- **What the task asks**
Copy out each line of the listing below where the string "prdata" appears.

★ ★ ★ ★

## src/rtl/core/timestamp_ordered_frame_pool_unit_macros.svh

```systemverilog
// Assertion macros shared by the frame pool RTL.
`ifndef TIMESTAMP_ORDERED_FRAME_POOL_UNIT_MACROS_SVH
`define TIMESTAMP_ORDERED_FRAME_POOL_UNIT_MACROS_SVH

// Property that must hold at every clock edge out of reset.
`define TOFP_ASSERT(name, clk, rst_n, prop, msg) \
	name: assert property (@(posedge clk) disable iff (!rst_n) (prop)) else $error(msg);

// Condition that must hold in the cycle after a trigger.
`define TOFP_ASSERT_NEXT(name, clk, rst_n, pre, post, msg) \
	name: assert property (@(posedge clk) disable iff (!rst_n) (pre) |=> (post)) else $error(msg);

`endif

```

## src/rtl/core/tofp_pkg.sv

```systemverilog
package tofp_pkg;

	// Pool geometry
	localparam int SLOT_COUNT = 64;
	localparam int SLOT_W     = $clog2(SLOT_COUNT);
	localparam int CNT_W      = $clog2(SLOT_COUNT + 1);
	localparam int CMP_W      = (CNT_W > 7) ? CNT_W : 7;
	localparam int TIME_W     = 64;
	localparam logic [CNT_W-1:0] SCAN_END = CNT_W'(SLOT_COUNT);

	// Opcodes
	localparam logic [1:0] OP_CLAIM    = 2'd0;
	localparam logic [1:0] OP_COMPLETE = 2'd1;
	localparam logic [1:0] OP_PICK     = 2'd2;

	// Status codes
	localparam logic [1:0] ST_OK   = 2'd0;
	localparam logic [1:0] ST_WAIT = 2'd1;
	localparam logic [1:0] ST_END  = 2'd2;

	// Register map
	localparam int          PADDR_W         = 3;
	localparam logic        REG_MIN_READY   = 1'b0;
	localparam logic [6:0]  MIN_READY_RESET = 7'd10;

	// Slot number to the 6-bit result field (low bits, zero filled)
	function automatic logic [5:0] slot_field(input logic [SLOT_W-1:0] s);
		logic [5:0] r;
		r = '0;
		for (int i = 0; i < 6; i++) begin
			if (i < SLOT_W) begin
				r[i] = s[i];
			end
		end
		return r;
	endfunction

	// 6-bit request index to a slot address
	function automatic logic [SLOT_W-1:0] slot_addr(input logic [5:0] s);
		logic [SLOT_W-1:0] r;
		r = '0;
		for (int i = 0; i < SLOT_W; i++) begin
			if (i < 6) begin
				r[i] = s[i];
			end
		end
		return r;
	endfunction

	function automatic logic slot_in_range(input logic [5:0] s);
		return int'(s) < SLOT_COUNT;
	endfunction

	// Ready count saturated to the 7-bit output field
	function automatic logic [6:0] sat_count(input logic [CNT_W-1:0] c);
		logic [CMP_W-1:0] w;
		w = CMP_W'(c);
		return (w > CMP_W'(127)) ? 7'd127 : w[6:0];
	endfunction

endpackage

```

## src/rtl/core/tofp_if.sv

```systemverilog
// Request channel
interface tofp_req_if;
	logic                        valid;
	logic                        ready;
	logic [1:0]                  opcode;
	logic [5:0]                  slot_index;
	logic [tofp_pkg::TIME_W-1:0] frame_time;
	logic [tofp_pkg::TIME_W-1:0] current_time;
	logic                        decoding_active;

	modport source (output valid, opcode, slot_index, frame_time, current_time,
		decoding_active, input ready);
	modport sink (input valid, opcode, slot_index, frame_time, current_time,
		decoding_active, output ready);
endinterface

// Result channel
interface tofp_rsp_if;
	logic       valid;
	logic       ready;
	logic [5:0] result_slot;
	logic [1:0] status;
	logic [6:0] ready_count;

	modport source (output valid, result_slot, status, ready_count, input ready);
	modport sink (input valid, result_slot, status, ready_count, output ready);
endinterface

```

## src/rtl/core/tofp_ram.sv

```systemverilog
// Simple dual-port RAM, one write and one registered read
module tofp_ram #(
	parameter int WIDTH = 64,
	parameter int DEPTH = 64
) (
	input  logic                     clk,
	input  logic                     we,
	input  logic [$clog2(DEPTH)-1:0] waddr,
	input  logic [WIDTH-1:0]         wdata,
	input  logic [$clog2(DEPTH)-1:0] raddr,
	output logic [WIDTH-1:0]         rdata
);

	logic [WIDTH-1:0] mem_q [DEPTH];

	always_ff @(posedge clk) begin
		if (we) begin
			mem_q[waddr] <= wdata;
		end
		rdata <= mem_q[raddr];
	end

endmodule

```

## src/rtl/core/timestamp_ordered_frame_pool_unit.sv

```systemverilog
// Complete and no-op requests go straight to S_FIN; a claim scans the slots in order until one
// is free or stale or the pool ends, and a pick scans the whole pool, then both go to S_FIN.
// From S_FIN the result is staged into the output register once it is free of the last result.
// Throughput: one request at a time; the next is taken only after the result is staged.
// Reset (arst_n low, asynchronous) clears all done flags and sets min_ready_frames to 10;
// slot times are not cleared and are only used for slots marked done.
`include "timestamp_ordered_frame_pool_unit_macros.svh"

module timestamp_ordered_frame_pool_unit (
	input  logic                           clk,
	input  logic                           arst_n,
	tofp_req_if.sink                       req,
	tofp_rsp_if.source                     rsp,
	input  logic                           psel,
	input  logic                           penable,
	input  logic                           pwrite,
	input  logic [tofp_pkg::PADDR_W-1:0]   paddr,
	input  logic [31:0]                    pwdata,
	output logic [31:0]                    prdata,
	output logic                           pready
);

	localparam logic [1:0] S_IDLE = 2'd0;
	localparam logic [1:0] S_SCAN = 2'd1;
	localparam logic [1:0] S_FIN  = 2'd2;

	logic [1:0]                           state_q;
	logic [6:0]                           min_ready_q;
	logic [tofp_pkg::SLOT_COUNT-1:0]      done_q;

	// Latched request
	logic [1:0]                           op_q;
	logic [tofp_pkg::TIME_W-1:0]          now_q;
	logic                                 active_q;

	// Scan sequencer
	logic [tofp_pkg::CNT_W-1:0]           cnt_q;
	logic                                 vld_s1;
	logic [tofp_pkg::SLOT_W-1:0]          idx_s1;
	logic [tofp_pkg::CNT_W-1:0]           count_q;
	logic                                 found_q;
	logic [tofp_pkg::SLOT_W-1:0]          best_q;
	logic [tofp_pkg::TIME_W-1:0]          best_time_q;

	// Pending result and output register
	logic [5:0]                           res_slot_q;
	logic [1:0]                           res_status_q;
	logic [6:0]                           res_count_q;
	logic                                 out_valid_q;
	logic [5:0]                           out_slot_q;
	logic [1:0]                           out_status_q;
	logic [6:0]                           out_count_q;

	logic                                 req_take;
	logic                                 ram_we;
	logic [tofp_pkg::SLOT_W-1:0]          ram_waddr;
	logic [tofp_pkg::TIME_W-1:0]          rd_time;
	logic                                 lt_now;
	logic                                 lt_best;
	logic                                 done_s1;
	logic                                 claim_hit;
	logic                                 pick_hit;
	logic                                 scan_last;
	logic                                 out_free;
	logic                                 cfg_wr;
	logic [tofp_pkg::CMP_W-1:0]           count_ext;
	logic [tofp_pkg::CMP_W-1:0]           min_ext;

	// Handshakes
	assign req.ready = (state_q == S_IDLE);
	assign req_take  = req.valid && req.ready;
	assign out_free  = !out_valid_q || rsp.ready;

	assign rsp.valid       = out_valid_q;
	assign rsp.result_slot = out_slot_q;
	assign rsp.status      = out_status_q;
	assign rsp.ready_count = out_count_q;

	// Config port
	assign pready = 1'b1;
	assign cfg_wr = psel && penable && pwrite && pready &&
		(paddr[2] == tofp_pkg::REG_MIN_READY);
	assign prdata = (paddr[2] == tofp_pkg::REG_MIN_READY) ? {25'd0, min_ready_q} : 32'd0;

	always_ff @(posedge clk or negedge arst_n) begin
		if (!arst_n) begin
			min_ready_q <= tofp_pkg::MIN_READY_RESET;
		end else if (cfg_wr) begin
			min_ready_q <= pwdata[6:0];
		end
	end

	// Slot time store, written on complete, swept on claim and pick
	assign ram_waddr = tofp_pkg::slot_addr(req.slot_index);
	assign ram_we    = req_take && (req.opcode == tofp_pkg::OP_COMPLETE) &&
		tofp_pkg::slot_in_range(req.slot_index);

	tofp_ram #(
		.WIDTH (tofp_pkg::TIME_W),
		.DEPTH (tofp_pkg::SLOT_COUNT)
	) u_time_ram (
		.clk   (clk),
		.we    (ram_we),
		.waddr (ram_waddr),
		.wdata (req.frame_time),
		.raddr (cnt_q[tofp_pkg::SLOT_W-1:0]),
		.rdata (rd_time)
	);

	// Shared compare unit on the slot just read
	assign lt_now    = rd_time < now_q;
	assign lt_best   = rd_time < best_time_q;
	assign done_s1   = done_q[idx_s1];
	assign claim_hit = vld_s1 && (op_q == tofp_pkg::OP_CLAIM) && (!done_s1 || lt_now);
	assign pick_hit  = vld_s1 && (op_q == tofp_pkg::OP_PICK) && done_s1 && !lt_now;
	assign scan_last = (cnt_q == tofp_pkg::SCAN_END) && !vld_s1;

	assign count_ext = tofp_pkg::CMP_W'(count_q);
	assign min_ext   = tofp_pkg::CMP_W'(min_ready_q);

	// Control: sequencer, done flags, scan accumulators
	always_ff @(posedge clk or negedge arst_n) begin
		if (!arst_n) begin
			state_q     <= S_IDLE;
			done_q      <= '0;
			cnt_q       <= '0;
			vld_s1      <= 1'b0;
			count_q     <= '0;
			found_q     <= 1'b0;
			out_valid_q <= 1'b0;
		end else begin
			if (ram_we) begin
				done_q[ram_waddr] <= 1'b1;
			end
			// result taken; a new one loaded in S_FIN keeps valid high
			if (out_valid_q && rsp.ready && state_q != S_FIN) begin
				out_valid_q <= 1'b0;
			end
			case (state_q)
				S_IDLE: begin
					if (req_take) begin
						cnt_q   <= '0;
						vld_s1  <= 1'b0;
						count_q <= '0;
						found_q <= 1'b0;
						if (req.opcode == tofp_pkg::OP_CLAIM ||
							req.opcode == tofp_pkg::OP_PICK) begin
							state_q <= S_SCAN;
						end else begin
							state_q <= S_FIN;
						end
					end
				end
				S_SCAN: begin
					// issue one read per cycle
					if (cnt_q != tofp_pkg::SCAN_END) begin
						cnt_q  <= cnt_q + 1'b1;
						vld_s1 <= 1'b1;
					end else begin
						vld_s1 <= 1'b0;
					end
					if (claim_hit) begin
						done_q[idx_s1] <= 1'b0;
						state_q        <= S_FIN;
					end else if (scan_last) begin
						state_q <= S_FIN;
					end
					if (pick_hit) begin
						count_q <= count_q + 1'b1;
						if (!found_q || lt_best) begin
							found_q <= 1'b1;
						end
					end
				end
				S_FIN: begin
					if (out_free) begin
						out_valid_q <= 1'b1;
						state_q     <= S_IDLE;
					end
				end
				default: begin
					state_q <= S_IDLE;
				end
			endcase
		end
	end

	// Payload: request latch, best slot, result staging
	always_ff @(posedge clk) begin
		if (req_take) begin
			op_q     <= req.opcode;
			now_q    <= req.current_time;
			active_q <= req.decoding_active;
			if (req.opcode == tofp_pkg::OP_COMPLETE &&
				tofp_pkg::slot_in_range(req.slot_index)) begin
				res_slot_q   <= req.slot_index;
				res_status_q <= tofp_pkg::ST_OK;
			end else begin
				res_slot_q   <= 6'd0;
				res_status_q <= tofp_pkg::ST_WAIT;
			end
			res_count_q <= 7'd0;
		end
		if (state_q == S_SCAN) begin
			idx_s1 <= cnt_q[tofp_pkg::SLOT_W-1:0];
		end
		if (pick_hit && (!found_q || lt_best)) begin
			best_q      <= idx_s1;
			best_time_q <= rd_time;
		end
		// scan outcome
		if (state_q == S_SCAN) begin
			if (claim_hit) begin
				res_slot_q   <= tofp_pkg::slot_field(idx_s1);
				res_status_q <= tofp_pkg::ST_OK;
				res_count_q  <= 7'd0;
			end else if (scan_last && op_q == tofp_pkg::OP_CLAIM) begin
				res_slot_q   <= 6'd0;
				res_status_q <= tofp_pkg::ST_WAIT;
				res_count_q  <= 7'd0;
			end else if (scan_last) begin
				if (count_q == '0 && !active_q) begin
					res_slot_q   <= 6'd0;
					res_status_q <= tofp_pkg::ST_END;
					res_count_q  <= 7'd0;
				end else if (count_ext < min_ext || !found_q) begin
					res_slot_q   <= 6'd0;
					res_status_q <= tofp_pkg::ST_WAIT;
					res_count_q  <= tofp_pkg::sat_count(count_q);
				end else begin
					res_slot_q   <= tofp_pkg::slot_field(best_q);
					res_status_q <= tofp_pkg::ST_OK;
					res_count_q  <= tofp_pkg::sat_count(count_q);
				end
			end
		end
		if (state_q == S_FIN && out_free) begin
			out_slot_q   <= res_slot_q;
			out_status_q <= res_status_q;
			out_count_q  <= res_count_q;
		end
	end

	`TOFP_ASSERT_NEXT(a_take_busy, clk, arst_n, req.valid && req.ready, state_q != S_IDLE,
		"request taken but sequencer idle")
	`TOFP_ASSERT(a_cnt_bound, clk, arst_n, cnt_q <= tofp_pkg::SCAN_END,
		"scan counter past pool")
	`TOFP_ASSERT(a_end_clean, clk, arst_n,
		!(rsp.valid && rsp.status == tofp_pkg::ST_END) ||
		(rsp.ready_count == 7'd0 && rsp.result_slot == 6'd0),
		"end result carries data")
	`TOFP_ASSERT(a_pick_enough, clk, arst_n,
		!(rsp.valid && rsp.status == tofp_pkg::ST_OK && rsp.ready_count != 7'd0) ||
		rsp.ready_count >= min_ready_q,
		"pick returned below threshold")

endmodule

```

## src/flat_wrapper.sv

```systemverilog
// flat-port wrapper written by rule: the top's interface ports become plain ports
module timestamp_ordered_frame_pool_unit_flat 
  (clk, arst_n, psel, penable, pwrite, paddr, pwdata, prdata, pready, req_valid, req_opcode, req_slot_index, req_frame_time, req_current_time, req_decoding_active, req_ready, rsp_valid, rsp_result_slot, rsp_status, rsp_ready_count, rsp_ready);
  tofp_req_if req_i ();
  tofp_rsp_if rsp_i ();
  input  logic clk;
  input  logic arst_n;
  input  logic psel;
  input  logic penable;
  input  logic pwrite;
  input  logic [tofp_pkg::PADDR_W-1:0] paddr;
  input  logic [31:0] pwdata;
  output logic [31:0] prdata;
  output logic pready;
  input wire logic [$bits(req_i.valid)-1:0] req_valid;
  input wire logic [$bits(req_i.opcode)-1:0] req_opcode;
  input wire logic [$bits(req_i.slot_index)-1:0] req_slot_index;
  input wire logic [$bits(req_i.frame_time)-1:0] req_frame_time;
  input wire logic [$bits(req_i.current_time)-1:0] req_current_time;
  input wire logic [$bits(req_i.decoding_active)-1:0] req_decoding_active;
  output wire logic [$bits(req_i.ready)-1:0] req_ready;
  output wire logic [$bits(rsp_i.valid)-1:0] rsp_valid;
  output wire logic [$bits(rsp_i.result_slot)-1:0] rsp_result_slot;
  output wire logic [$bits(rsp_i.status)-1:0] rsp_status;
  output wire logic [$bits(rsp_i.ready_count)-1:0] rsp_ready_count;
  input wire logic [$bits(rsp_i.ready)-1:0] rsp_ready;
  assign req_i.valid = req_valid;
  assign req_i.opcode = req_opcode;
  assign req_i.slot_index = req_slot_index;
  assign req_i.frame_time = req_frame_time;
  assign req_i.current_time = req_current_time;
  assign req_i.decoding_active = req_decoding_active;
  assign req_ready = req_i.ready;
  assign rsp_valid = rsp_i.valid;
  assign rsp_result_slot = rsp_i.result_slot;
  assign rsp_status = rsp_i.status;
  assign rsp_ready_count = rsp_i.ready_count;
  assign rsp_i.ready = rsp_ready;
  timestamp_ordered_frame_pool_unit u_core (.clk(clk), .arst_n(arst_n), .req(req_i), .rsp(rsp_i), .psel(psel), .penable(penable), .pwrite(pwrite), .paddr(paddr), .pwdata(pwdata), .prdata(prdata), .pready(pready));
endmodule
```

★ ★ ★ ★

- **Answer section**
	output logic [31:0]                    prdata,
	assign prdata = (paddr[2] == tofp_pkg::REG_MIN_READY) ? {25'd0, min_ready_q} : 32'd0;
  (clk, arst_n, psel, penable, pwrite, paddr, pwdata, prdata, pready, req_valid, req_opcode, req_slot_index, req_frame_time, req_current_time, req_decoding_active, req_ready, rsp_valid, rsp_result_slot, rsp_status, rsp_ready_count, rsp_ready);
  output logic [31:0] prdata;
  timestamp_ordered_frame_pool_unit u_core (.clk(clk), .arst_n(arst_n), .req(req_i), .rsp(rsp_i), .psel(psel), .penable(penable), .pwrite(pwrite), .paddr(paddr), .pwdata(pwdata), .prdata(prdata), .pready(pready));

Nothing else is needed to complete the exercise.